WHAT IS BEING ASKED:
Below are entries; copy exactly the lines from the one with "create_clock -name i_clk" through the one with "if (rst) begin", both included, and leave out the rest.

**** RAW DATA

$ cat config.mk
export PLATFORM = sky130hd
export DESIGN_NAME = load_store_unit
export DESIGN_NICKNAME = d
export VERILOG_FILES = /design/src/rtl/load_store_unit.sv
export SDC_FILE = /design/constraint.sdc
export NUM_CORES = 1
export LEC_CHECK = 0
export ABC_AREA = 1
export BUFFER_PORTS_ARGS = -buffer_cell sky130_fd_sc_hd__clkbuf_2
export CORE_ASPECT_RATIO = 0.75
export CORE_MARGIN = 4
export CORE_UTILIZATION = 45
export CTS_CLUSTER_SIZE = 28
export DETAILED_ROUTE_END_ITERATION = 8
export GPL_TIMING_DRIVEN = 0
export MAX_ROUTING_LAYER = met4
export PLACE_DENSITY = 0.78
export SYNTH_ARGS = -nofsm -noshare
export SYNTH_HDL_FRONTEND = slang
export SYNTH_SLANG_ARGS = --single-unit
$ cat constraint.sdc
create_clock -name clk_i -period 3.1 [get_ports clk_i]
set_input_delay 0.31 -clock clk_i [delete_from_list [all_inputs] [get_ports clk_i]]
set_output_delay 0.31 -clock clk_i [all_outputs]
set_load 0.05 [all_outputs]
$ cat config.mk
export PLATFORM = sky130hd
export DESIGN_NAME = stack_ctrl
export DESIGN_NICKNAME = d
export VERILOG_FILES = /design/src/rtl/stack_ctrl.sv
export SDC_FILE = /design/constraint.sdc
export NUM_CORES = 1
export LEC_CHECK = 0
export CORE_MARGIN = 2
export CORE_UTILIZATION = 43
export DETAILED_ROUTE_END_ITERATION = 7
export PLACE_DENSITY_LB_ADDON = 0.1
export SYNTH_ARGS = -nofsm -noshare
export SYNTH_HDL_FRONTEND = slang
export SYNTH_SLANG_ARGS = --single-unit
$ cat constraint.sdc
create_clock -name i_clk -period 3.03 [get_ports i_clk]
set_input_delay 0.303 -clock i_clk [delete_from_list [all_inputs] [get_ports i_clk]]
set_output_delay 0.303 -clock i_clk [all_outputs]
set_load 0.03 [all_outputs]
[src/rtl/tdm_demux21.sv]
// rtl/tdm_demux21.sv - 2:1 TDM demultiplexer with frame-sync lock, pair output, sync errors and frame count
module tdm_demux21 #(
  parameter int W  = 8,
  parameter int CW = 16
) (
  input  logic          clk,
  input  logic          rst,
  input  logic [W-1:0]  din,
  input  logic          din_valid,
  input  logic          frame_sync,
  output logic [W-1:0]  z0,
  output logic [W-1:0]  z1,
  output logic          pair_valid,
  output logic          sel,
  output logic          locked,
  output logic          sync_err,
  output logic [CW-1:0] frame_cnt
);

  typedef enum logic [1:0] {
    HUNT = 2'd0,
    EXP0 = 2'd1,
    EXP1 = 2'd2
  } state_t;

  state_t       state;
  logic [W-1:0] hold0;

  localparam logic [CW-1:0] CNT_ONE = {{(CW-1){1'b0}}, 1'b1};

  // Frame FSM: captures slot 0, emits the aligned pair on slot 1, flags protocol violations.
  // Pulses default low every cycle; idle cycles leave every other register untouched.
  always_ff @(posedge clk) begin
    if (rst) begin
      state      <= HUNT;
      hold0      <= '0;
      z0         <= '0;
      z1         <= '0;
      pair_valid <= 1'b0;
      sync_err   <= 1'b0;
      frame_cnt  <= '0;
    end else begin
      pair_valid <= 1'b0;
      sync_err   <= 1'b0;
      if (din_valid) begin
        case (state)
          HUNT: begin
            if (frame_sync) begin
              hold0 <= din;
              state <= EXP1;
            end
          end
          EXP0: begin
            if (frame_sync) begin
              hold0 <= din;
              state <= EXP1;
            end else begin
              sync_err <= 1'b1;
              state    <= HUNT;
            end
          end
          EXP1: begin
            if (frame_sync) begin
              // Early sync: the pending slot-0 word is stale, restart the frame on this word.
              sync_err <= 1'b1;
              hold0    <= din;
            end else begin
              z0         <= hold0;
              z1         <= din;
              pair_valid <= 1'b1;
              frame_cnt  <= frame_cnt + CNT_ONE;
              state      <= EXP0;
            end
          end
          default: state <= HUNT;
        endcase
      end
    end
  end

  // Status flags are pure decodes of the state register.
  always_comb begin
    sel    = (state == EXP1);
    locked = (state != HUNT);
  end

endmodule

[config.mk]
export PLATFORM = sky130hd
export DESIGN_NAME = tdm_demux21
export DESIGN_NICKNAME = d
export VERILOG_FILES = /design/src/rtl/tdm_demux21.sv
export SDC_FILE = /design/constraint.sdc
export NUM_CORES = 1
export LEC_CHECK = 0
export CORE_MARGIN = 10
export CORE_UTILIZATION = 30
export DETAILED_ROUTE_END_ITERATION = 8
export GPL_TIMING_DRIVEN = 0
export PLACE_DENSITY = 0.61
export SYNTH_ARGS = -nofsm -noshare
export SYNTH_HDL_FRONTEND = slang
export SYNTH_SLANG_ARGS = --single-unit
export TNS_END_PERCENT = 30
[constraint.sdc]
create_clock -name clk -period 1.6 [get_ports clk]
set_input_delay 0.24 -clock clk [delete_from_list [all_inputs] [get_ports clk]]
set_output_delay 0.24 -clock clk [all_outputs]
set_load 0.005 [all_outputs]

********

RESPONSE AREA:
create_clock -name i_clk -period 3.03 [get_ports i_clk]
set_input_delay 0.303 -clock i_clk [delete_from_list [all_inputs] [get_ports i_clk]]
set_output_delay 0.303 -clock i_clk [all_outputs]
set_load 0.03 [all_outputs]
[src/rtl/tdm_demux21.sv]
// rtl/tdm_demux21.sv - 2:1 TDM demultiplexer with frame-sync lock, pair output, sync errors and frame count
module tdm_demux21 #(
  parameter int W  = 8,
  parameter int CW = 16
) (
  input  logic          clk,
  input  logic          rst,
  input  logic [W-1:0]  din,
  input  logic          din_valid,
  input  logic          frame_sync,
  output logic [W-1:0]  z0,
  output logic [W-1:0]  z1,
  output logic          pair_valid,
  output logic          sel,
  output logic          locked,
  output logic          sync_err,
  output logic [CW-1:0] frame_cnt
);

  typedef enum logic [1:0] {
    HUNT = 2'd0,
    EXP0 = 2'd1,
    EXP1 = 2'd2
  } state_t;

  state_t       state;
  logic [W-1:0] hold0;

  localparam logic [CW-1:0] CNT_ONE = {{(CW-1){1'b0}}, 1'b1};

  // Frame FSM: captures slot 0, emits the aligned pair on slot 1, flags protocol violations.
  // Pulses default low every cycle; idle cycles leave every other register untouched.
  always_ff @(posedge clk) begin
    if (rst) begin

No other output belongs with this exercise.